激光雷达在实际使用中价格略贵,Livox新出的棱镜扫描式固态激光雷达,可以实现性能优异,价格低廉的特性。这种新的扫描方式运行进行非重复式扫描,在时间累积的基础上可以实现更高密度的点云信息。100ms的累积,Livox Horizon可以达到类64线传统激光雷达的精度,且可持续增长。这个优势可以有效解决传统激光雷达在两条线之间缺乏足够特征导致的雷达相机联合标定困难的问题。棱镜设计也具有更大的光学孔径,可以实现更远距离的探测。比如Horizon型号可以在强烈阳光下探测260米远。下图为Livox激光雷达的扫描累积图:
硬件:
软件:
Pipeline:
对于CamVox这种支持远距离深度探测的系统,外参数标定非常重要。因为一个较小的角度失准,则会导致较大的深度对齐误差。离线状态下使用棋盘格进行标定的结果不总是有效的,当存在传感器固定失败或者发生剧烈碰撞时便会导致较大的误差。

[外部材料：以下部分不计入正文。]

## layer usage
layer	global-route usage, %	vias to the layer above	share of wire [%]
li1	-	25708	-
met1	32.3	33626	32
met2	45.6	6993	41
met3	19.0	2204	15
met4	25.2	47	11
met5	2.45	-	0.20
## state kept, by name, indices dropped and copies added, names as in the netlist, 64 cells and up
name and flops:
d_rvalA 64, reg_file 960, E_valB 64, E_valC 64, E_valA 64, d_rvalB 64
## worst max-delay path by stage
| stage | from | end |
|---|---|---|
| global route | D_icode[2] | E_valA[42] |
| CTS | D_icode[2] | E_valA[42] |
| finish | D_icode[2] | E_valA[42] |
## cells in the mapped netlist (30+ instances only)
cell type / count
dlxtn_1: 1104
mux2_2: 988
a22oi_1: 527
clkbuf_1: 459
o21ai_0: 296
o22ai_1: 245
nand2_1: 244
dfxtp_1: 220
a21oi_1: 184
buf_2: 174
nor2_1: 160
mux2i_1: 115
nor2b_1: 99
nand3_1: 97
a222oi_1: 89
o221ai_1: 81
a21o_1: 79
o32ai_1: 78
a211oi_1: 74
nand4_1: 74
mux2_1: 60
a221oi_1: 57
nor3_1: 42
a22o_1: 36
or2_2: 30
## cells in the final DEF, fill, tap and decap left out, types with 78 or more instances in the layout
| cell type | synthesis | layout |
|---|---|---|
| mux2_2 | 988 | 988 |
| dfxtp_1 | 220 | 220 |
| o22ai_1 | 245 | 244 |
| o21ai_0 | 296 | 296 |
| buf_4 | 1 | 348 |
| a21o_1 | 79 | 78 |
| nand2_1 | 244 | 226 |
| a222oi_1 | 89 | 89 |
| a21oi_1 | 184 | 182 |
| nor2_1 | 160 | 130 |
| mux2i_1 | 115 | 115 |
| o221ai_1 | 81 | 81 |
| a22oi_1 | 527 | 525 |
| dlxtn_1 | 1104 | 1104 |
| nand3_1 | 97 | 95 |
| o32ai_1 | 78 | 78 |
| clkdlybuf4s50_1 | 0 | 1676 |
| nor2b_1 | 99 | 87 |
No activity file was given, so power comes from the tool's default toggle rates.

由于固态激光雷达的非重复扫描特性,可以使得在任何场景下进行自动的雷达-相机外参数标定。自动标定的触发条件设为:检测到机器人处于静止状态持续几秒后(为了消除运动模糊),在此期间进行雷达数据累积。
下图8.a为未标定时,外参失准角大概是2度,cost function是7.95。自动标定触发后是8.b,cost function是6.11。8.c是最好的标定结果,cf为5.88。同时,在其他几个不同的在线场景(8.d-8.f),自动标定结果也都较为有效可靠。
对启动CamVox之后的前100帧数据进行分析,匹配点数量与特征探测距离的曲线图见下。探测距离越远,则匹配的点对越多。但是超过一定范围之后,对应的关系就会变化缓慢,文中推荐距离阈值为130米。
CamVox非常接近GT,且性能明显优于Livox_horizon_loam和VINS-Mono。
在4核Inter Core i7-8550U中的运行时间见下,CamVox可以实时运行。外参自动标定花费58秒。
作者提出一种低成本雷达辅助的视觉SLAM框架,目标是综合最好的相机角分辨能力和最好的雷达深度探测能力。